### DESCRIPTION OF THE TASK:
Lines from the beginning of the entries up to and including the one with "reg [2:0] hist;" must be duplicated word for word; leave out all others.

(Saved data entries)
This is an optimization exercise on Yosys and OpenROAD, whose aim is small area, not a production implementation.
No activity file was given, so power comes from the tool's default toggle rates.

## run 1
// swo_core
module swo_core #(
    parameter integer N = 52    
) (
    input  wire clock,
    input  wire rst,
    input  wire triggerIn,
    input  wire buttonIn,
    output wire swoOut,
    output wire ledRun,
    output wire ledMode
);
    localparam [15:0] PAYLOAD = 16'h4101;
    localparam [4:0] Q_STOP  = 5'd0;
    localparam [4:0] Q_IDLE  = 5'd12;
    localparam [4:0] Q_START = 5'd13;
    localparam [4:0] Q_WAIT  = 5'd14;
    localparam [4:0] Q_SBIT  = 5'd15;
    reg [6:0] dbc;        
    reg [5:0] tbs;        
    reg       tbClk;      
    reg [3:0] trgCount;   
    reg [2:0] hist;       
    reg       mode;       
    reg       pend;       
    reg [4:0] q;          
    reg       encEn;
    reg       clkDly;
    reg       outPrev;
    localparam [5:0] TB_INIT = 6'b000101;
    wire hbc  = (tbs[5:2] == 4'b0000);
    wire tbCC = hbc & ~tbClk;
    wire trigger = ~triggerIn & (trgCount >= 4'd11) & (trgCount <= 4'd13);
    wire dbz = (dbc[5:0] == 6'd0);
    wire sample = dbc[6] & dbz;
    reg [2:0] histNext;
    always @(*) begin
        casez ({hist, buttonIn})
            4'b0??0: histNext = 3'b000;
            4'b0001: histNext = 3'b001;
  ...
Settings: LEC_CHECK=0, CAP_MARGIN=20, CORE_MARGIN=2, CORE_UTILIZATION=40, CTS_CLUSTER_DIAMETER=200, CTS_CLUSTER_SIZE=50, SLEW_MARGIN=20; clock period 10.0 ns.
run.sh (not shown) runs the stock make flow with config.mk's settings and CLKGATE_MAP_FILE= SYNTH_SCRIPT=/design/flow/synth_recipe.tcl, a recipe that flattens the netlist after the stock synthesis.
The inputs of run 2 differ from those of run 1 as listed below.
# run 1
export LEC_CHECK = 0
export CAP_MARGIN = 20
export CORE_MARGIN = 2
export CORE_UTILIZATION = 40
export CTS_CLUSTER_DIAMETER = 200
export CTS_CLUSTER_SIZE = 50
export SLEW_MARGIN = 20
create_clock -name core_clock -period 10.0 [get_ports {clock}]
# run 2
export LEC_CHECK = 0
export CAP_MARGIN = 20
export CORE_MARGIN = 2
export CORE_UTILIZATION = 40
export SLEW_MARGIN = 20
create_clock -name core_clock -period 10.0 [get_ports {clock}]
==> flow/flow/run.sh (new file) <==
#!/bin/bash
# Own layout flow: the standard ORFS flow (standard.sh) with
#  - an area-oriented ABC mapping script (flow/abc_area.script) and no
#    adder-cell extraction in synthesis (registers are unchanged),
#  - the smallest buffer (buf_1) for the port buffers.
# Each tool's output goes to ORFS's own logs under orfs/logs; make's output
# goes to flow_make.log here.
set -euo pipefail
cp -r "$FLOW_HOME/scripts" ./own_scripts
cp flow/abc_area.script ./own_scripts/abc_area.script
bash standard.sh SCRIPTS_DIR="$PWD/own_scripts" ABC_AREA=1 ADDER_MAP_FILE= \
  "BUFFER_PORTS_ARGS=-buffer_cell sky130_fd_sc_hd__buf_1" finish > flow_make.log 2>&1
==> flow/flow/abc_area.script (new file) <==
strash
&get -n
&fraig -x
&put
scorr
dc2
dretime
strash
&get -n
&dch -f
&nf -R 1000
&put
topo
==> flow/standard.sh (new file) <==
#!/bin/bash
# synth_recipe.tcl (not shown) runs the flow's synth.tcl, then flattens the netlist and writes it again
# the make line also repeats each setting of config.mk as NAME=value (left out here)
make -C /OpenROAD-flow-scripts/flow DESIGN_CONFIG=/design/flow/config.mk WORK_HOME=/design/flow/orfs CLKGATE_MAP_FILE= SYNTH_SCRIPT=/design/flow/synth_recipe.tcl "${@:-finish}"
removed: flow/run.sh
- Run 2: PASS, flow complete, no timing, DRC or antenna violations
- Area of the mapped netlist ends up higher on run 1.
- Against run 1, run 2 comes in 18% lower on pin count of the biggest net entering global routing.
- Via count, run 2 vs run 1: down by more than 10%
- Looking at run 2 and run 1, the layout sequential cell count is a wash.
- Power attributed to sequential cells essentially unchanged between run 2 and run 1.
- Relative to run 1, run 2 improves final routed wirelength across all metal layers.
- Run 1 → run 2: synthesized cell count went down; share of power burned in the clock network climbed 3.1 points; minimum period implied by the final worst setup slack shows a reduction of 0.42 ns.
- Diff run 1 -> run 2 | placer congestion estimate | down by a few percent
Source: an optimization exercise on an open RTL-to-GDS flow (aim: small area and a short achievable clock period). Production flows keep margins and buffers that such runs may drop.
At most, simulation tests tie the RTL to the original design; equivalence was not proved.
Power is estimated from default activity; no workload was simulated.

==> exp/fjord <==
==> flow/design.v (excerpt) <==
module wlfc_fx (
    input  wire        clk,
    input  wire        rst,         
    input  wire        in_valid,
    input  wire [2:0]  in_op,       
    input  wire [63:0] in_a,
    output reg         out_valid,
    output reg  [63:0] out_data
);
    wire [31:0] w = in_a[31:0];
    wire        ff_s   = in_a[63];
    wire [10:0] ff_e   = in_a[62:52];
    wire [41:0] ff_a   = {1'b1, in_a[51:11]};
    wire        ff_hi  = ff_e[10];
    wire        ff_lo  = ~ff_e[10] & (&ff_e[9:5]);
    wire [41:0] ff_a1  = ff_hi ? ff_a : (ff_lo ? {32'd0, ff_a[41:32]} : 42'd0);
    wire [41:0] ff_b   = ff_a1 >> (~ff_e[4:0]);
    wire [23:0] ff_i   = ff_b[32:9];
    wire [8:0]  ff_f9  = ff_b[8:0];
    wire [8:0]  ff_r   = {1'b0, ff_f9[8:1]} + {8'd0, ff_f9[0]};
    wire [23:0] ff_in  = ff_s ? (24'd0 - ff_i) : ff_i;
    wire [31:0] ff_res = {ff_in, 8'd0} | {23'd0, ff_r};
    wire [31:0] fl_mag = w[31] ? (32'd0 - w) : w;
    reg [31:0] d;
    always @(*) begin
        if (in_op[2])
            d = fl_mag;
        else case (in_op[1:0])
            2'd0: d = {w[23:0], 8'h00};
            2'd1: d = ff_res;
            2'd2: d = {{8{w[31]}}, w[31:8]};
            default: d = {24'h000000, w[7:0]};
        endcase
    end
    reg        q_f;       
    reg        q_s;       
    reg [31:0] q_d;
    always @(posedge clk) begin
        if (rst)
            out_valid <= 1'b0;
        else
            out_valid <= in_valid;
        q_f <= in_op[2];
        q_s <= w[31];
        q_d <= d;
    end
    wire        z16 = ~|q_d[31:16];
    wire [31:0] n16 = z16 ? {q_d[15:0], 16'd0} : q_d;
    wire        z8  = ~|n16[31:24];
    wire [31:0] n8  = z8 ? {n16[23:0], 8'd0} : n16;
    wire        z4  = ~|n8[31:28];
    wire [31:0] n4  = z4 ? {n8[27:0], 4'd0} : n8;
    wire        z2  = ~|n4[31:30];
    wire [31:0] n2  = z2 ? {n4[29:0], 2'd0} : n4;
    wire        z1  = ~n2[31];
    wire [30:0] fl_m = z1 ? n2[29:0] << 1 : n2[30:0];
    wire [4:0]  fl_lz = {z16, z8, z4, z2, z1};
    wire        fl_zero = z16 & ~|q_d[15:0];
    wire [10:0] fl_exp = fl_zero ? 11'd0 : (11'd1046 - {6'd0, fl_lz});
  ...
==> module wlfc_fx, before the edit <==
module wlfc_fx (
    input  wire        clk,
    input  wire        rst,         
    input  wire        in_valid,
    input  wire [2:0]  in_op,       
    input  wire [63:0] in_a,
    output reg         out_valid,
    output reg  [63:0] out_data
);
    wire [31:0] w = in_a[31:0];
    wire        ff_s   = in_a[63];
    wire [10:0] ff_e   = in_a[62:52];
    wire [41:0] ff_a   = {1'b1, in_a[51:11]};
    wire        ff_hi  = ff_e[10];
    wire        ff_lo  = ~ff_e[10] & (&ff_e[9:5]);
    wire [41:0] ff_a1  = ff_hi ? ff_a : (ff_lo ? {32'd0, ff_a[41:32]} : 42'd0);
    wire [41:0] ff_b   = ff_a1 >> (~ff_e[4:0]);
    wire [23:0] ff_i   = ff_b[32:9];
    wire [8:0]  ff_f9  = ff_b[8:0];
    wire [8:0]  ff_r   = {1'b0, ff_f9[8:1]} + {8'd0, ff_f9[0]};
    wire [23:0] ff_in  = ff_s ? (24'd0 - ff_i) : ff_i;
    wire [31:0] ff_res = {ff_in, 8'd0} | {23'd0, ff_r};
    wire [31:0] fl_mag = w[31] ? (32'd0 - w) : w;
    reg [31:0] d;
    always @(*) begin
        if (in_op[2])
            d = fl_mag;
        else case (in_op[1:0])
            2'd0: d = {w[23:0], 8'h00};
            2'd1: d = ff_res;
            2'd2: d = {{8{w[31]}}, w[31:8]};
            default: d = {24'h000000, w[7:0]};
        endcase
    end
    reg        q_f;       
    reg        q_s;       
    reg [31:0] q_d;
    always @(posedge clk) begin
        if (rst)
            out_valid <= 1'b0;
        else
            out_valid <= in_valid;
        q_f <= in_op[2];
        q_s <= w[31];
        q_d <= d;
    end
    wire        z16 = ~|q_d[31:16];
    wire [31:0] n16 = z16 ? {q_d[15:0], 16'd0} : q_d;
    wire        z8  = ~|n16[31:24];
    wire [31:0] n8  = z8 ? {n16[23:0], 8'd0} : n16;
    wire        z4  = ~|n8[31:28];
    wire [31:0] n4  = z4 ? {n8[27:0], 4'd0} : n8;
    wire        z2  = ~|n4[31:30];
    wire [31:0] n2  = z2 ? {n4[29:0], 2'd0} : n4;
    wire        z1  = ~n2[31];
    wire [30:0] fl_m = z1 ? n2[29:0] << 1 : n2[30:0];
    wire [4:0]  fl_lz = {z16, z8, z4, z2, z1};
    wire        fl_zero = z16 & ~|q_d[15:0];
    wire [10:0] fl_exp = fl_zero ? 11'd0 : (11'd1046 - {6'd0, fl_lz});
    always @(*) begin
        if (q_f)
            out_data = {q_s, fl_exp, fl_m, 21'd0};
        else
            out_data = {32'd0, q_d};
    end
endmodule
make LEC_CHECK=0 CAP_MARGIN=20 CORE_MARGIN=2 CORE_UTILIZATION=40 SLEW_MARGIN=20 finish   # period 5.5 ns
run.sh (not shown) runs the stock make flow with config.mk's settings and CLKGATE_MAP_FILE= SYNTH_SCRIPT=/design/flow/synth_recipe.tcl, a recipe that flattens the netlist after the stock synthesis.
==> exp/amber (differences from exp/fjord) <==
==> flow/design.v (replaced) <==
module wlfc_fx (
    input  wire        clk,
    input  wire        rst,         
    input  wire        in_valid,
    input  wire [2:0]  in_op,       
    input  wire [63:0] in_a,
    output reg         out_valid,
    output reg  [63:0] out_data
);
    wire [31:0] w = in_a[31:0];
    wire        op_fl = in_op[2];                         
    wire        op_ff = ~in_op[2] & (in_op[1:0] == 2'd1);
    wire        op_in = ~in_op[2] & (in_op[1:0] == 2'd2);
    wire        op_fr = ~in_op[2] & (in_op[1:0] == 2'd3);
    wire [10:0] ff_e  = in_a[62:52];
    wire [41:0] ff_m  = {1'b1, in_a[51:11]};
    wire        ff_hi = ff_e[10];
    wire        ff_lo = ~ff_e[10] & (&ff_e[9:5]);
    wire [41:0] ff_a  = ff_hi ? ff_m : (ff_lo ? {32'd0, ff_m[41:32]} : 42'd0);
    wire [31:0] fl_x = {1'b0, w[30:0] ^ {31{w[31]}}};
    wire [15:0] v1;  wire [15:0] p1;
    wire [7:0]  v2;  wire [15:0] p2;
    wire [3:0]  v3;  wire [11:0] p3;
    wire [1:0]  v4;  wire [7:0]  p4;
    genvar g;
    generate
        for (g = 0; g < 16; g = g + 1) begin : l1
            assign v1[g] = fl_x[2*g+1] | fl_x[2*g];
            assign p1[g] = fl_x[2*g+1];
        end
        for (g = 0; g < 8; g = g + 1) begin : l2
            assign v2[g] = v1[2*g+1] | v1[2*g];
            assign p2[2*g+1 -: 2] = v1[2*g+1] ? {1'b1, p1[2*g+1]} : {1'b0, p1[2*g]};
        end
        for (g = 0; g < 4; g = g + 1) begin : l3
            assign v3[g] = v2[2*g+1] | v2[2*g];
            assign p3[3*g+2 -: 3] = v2[2*g+1] ? {1'b1, p2[4*g+3 -: 2]} : {1'b0, p2[4*g+1 -: 2]};
        end
        for (g = 0; g < 2; g = g + 1) begin : l4
            assign v4[g] = v3[2*g+1] | v3[2*g];
            assign p4[4*g+3 -: 4] = v3[2*g+1] ? {1'b1, p3[6*g+5 -: 3]} : {1'b0, p3[6*g+2 -: 3]};
        end
    endgenerate
    wire [4:0]  fl_q  = v4[1] ? {1'b1, p4[7:4]} : {1'b0, p4[3:0]};
    wire        fl_xz = ~(v4[1] | v4[0]);
    reg [63:0] sa;
    reg [4:0]  ss;
    always @(*) begin
        if (op_fl) begin
            sa = {w[30:0], 33'd0};
            ss = fl_q;
        end else if (op_ff) begin
            sa = {22'd0, ff_a};
            ss = ~ff_e[4:0];
        end else begin
            sa = {{15{w[31]}}, {8{w[31] & ~op_fr}}, w[31:8] & {24{~op_fr}},
                  w[7] & ~op_in, w[6:0], 9'd0};
            ss = {op_in, op_fr, 3'd0};
        end
    end
    wire [47:0] sh16 = ss[4] ? sa[63:16] : sa[47:0];
    wire [39:0] sh8  = ss[3] ? sh16[47:8] : sh16[39:0];
    wire [35:0] sh4  = ss[2] ? sh8[39:4]  : sh8[35:0];
    wire [33:0] sh2  = ss[1] ? sh4[35:2]  : sh4[33:0];
    wire [32:0] sh   = ss[0] ? sh2[33:1]  : sh2[32:0];
    reg        q_fl;      
    reg        q_ng;      
    reg [4:0]  q_q;
    reg        q_xz;
    reg [32:0] q_sh;
    always @(posedge clk) begin
        if (rst)
            out_valid <= 1'b0;
        else
            out_valid <= in_valid;
        q_fl <= op_fl;
        q_ng <= op_fl ? w[31] : (op_ff & in_a[63]);
        q_q  <= fl_q;
        q_xz <= fl_xz;
        q_sh <= sh[32:0];
    end
    wire [30:0] n_in  = {q_sh[32:9], q_sh[8:2] & {7{q_fl}}};
    wire [30:0] po0 = n_in;
    wire [30:0] po1, po2, po3, po4, po5;
    genvar b;
    generate
        for (b = 0; b < 31; b = b + 1) begin : pfx
            assign po1[b] = (b % 2  >= 1)  ? po0[b] | po0[b - (b % 2)  + 0] : po0[b];
            assign po2[b] = (b % 4  >= 2)  ? po1[b] | po1[b - (b % 4)  + 1] : po1[b];
            assign po3[b] = (b % 8  >= 4)  ? po2[b] | po2[b - (b % 8)  + 3] : po2[b];
            assign po4[b] = (b % 16 >= 8)  ? po3[b] | po3[b - (b % 16) + 7] : po3[b];
            assign po5[b] = (b % 32 >= 16) ? po4[b] | po4[b - (b % 32) + 15] : po4[b];
        end
    endgenerate
    wire [30:0] n_out = n_in ^ ({po5[29:0], 1'b0} & {31{q_ng}});
    wire [8:0]  rnd   = {1'b0, q_sh[8:1]} + {8'd0, q_sh[0]};
    wire [31:0] res   = {n_out[30:7], 8'h00} | {23'd0, rnd};
    wire        fl_p2 = q_ng & ~q_xz & ~|q_sh[32:2];     
    wire        fl_z  = q_xz & ~q_ng;                    
    wire [10:0] fl_e  = fl_z ? 11'd0 : (11'd1015 + {6'd0, q_q} + {10'd0, fl_p2});
    always @(*) begin
        if (q_fl)
            out_data = {q_ng, fl_e, n_out, 21'd0};
        else
            out_data = {32'd0, res};
    end
endmodule
==> flow/flow/run.sh (new file) <==
#!/bin/bash
# The standard layout (the standard.sh, ORFS synth to finish), except
# that the port buffers ORFS inserts on every input and output use the
# smallest buffer cell, sky130_fd_sc_hd__buf_1, instead of its default.
set -euo pipefail
cd "$(dirname "${BASH_SOURCE[0]}")/.."
bash standard.sh finish "BUFFER_PORTS_ARGS=-buffer_cell sky130_fd_sc_hd__buf_1" > standard_finish.log 2>&1
==> flow/standard.sh (new file) <==
#!/bin/bash
# synth_recipe.tcl (not shown) runs the flow's synth.tcl, then flattens the netlist and writes it again
# the make line also repeats each setting of config.mk as NAME=value (left out here)
make -C /OpenROAD-flow-scripts/flow DESIGN_CONFIG=/design/flow/config.mk WORK_HOME=/design/flow/orfs CLKGATE_MAP_FILE= SYNTH_SCRIPT=/design/flow/synth_recipe.tcl "${@:-finish}"
Settings changed: ABC_AREA from default to 1, CORE_UTILIZATION 40 to 60.
removed: flow/run.sh
==> flow_summary.html <==
<table>
<tr><th>Metric</th><th>Value</th></tr>
<tr><th colspan="2">Outcome</th></tr>
<tr><td>Outcome</td><td>complete, no violations</td></tr>
<tr><th colspan="2">Power and ir drop</th></tr>
<tr><td>Power density over cell area</td><td>192 nW/um^2</td></tr>
<tr><td>Flop pwr share</td><td>18.5%</td></tr>
<tr><th colspan="2">Critical path</th></tr>
<tr><td>Critical path fanouts, max</td><td>10</td></tr>
<tr><th colspan="2">Global route</th></tr>
<tr><td>Largest net degree at the start of global routing</td><td>52</td></tr>
<tr><th colspan="2">Place</th></tr>
<tr><td>Pre-CTS WS</td><td>346 ps</td></tr>
<tr><th colspan="2">Floorplan</th></tr>
<tr><td>Floorplan die area</td><td>21100 um^2</td></tr>
<tr><td>Vertical die dimension</td><td>145 um</td></tr>
<tr><th colspan="2">Finish</th></tr>
<tr><td>Layout Nets</td><td>1299</td></tr>
</table>
[end of results for exp/fjord]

### REPLY:
This is an optimization exercise on Yosys and OpenROAD, whose aim is small area, not a production implementation.
No activity file was given, so power comes from the tool's default toggle rates.

## run 1
// swo_core
module swo_core #(
    parameter integer N = 52    
) (
    input  wire clock,
    input  wire rst,
    input  wire triggerIn,
    input  wire buttonIn,
    output wire swoOut,
    output wire ledRun,
    output wire ledMode
);
    localparam [15:0] PAYLOAD = 16'h4101;
    localparam [4:0] Q_STOP  = 5'd0;
    localparam [4:0] Q_IDLE  = 5'd12;
    localparam [4:0] Q_START = 5'd13;
    localparam [4:0] Q_WAIT  = 5'd14;
    localparam [4:0] Q_SBIT  = 5'd15;
    reg [6:0] dbc;        
    reg [5:0] tbs;        
    reg       tbClk;      
    reg [3:0] trgCount;   
    reg [2:0] hist;       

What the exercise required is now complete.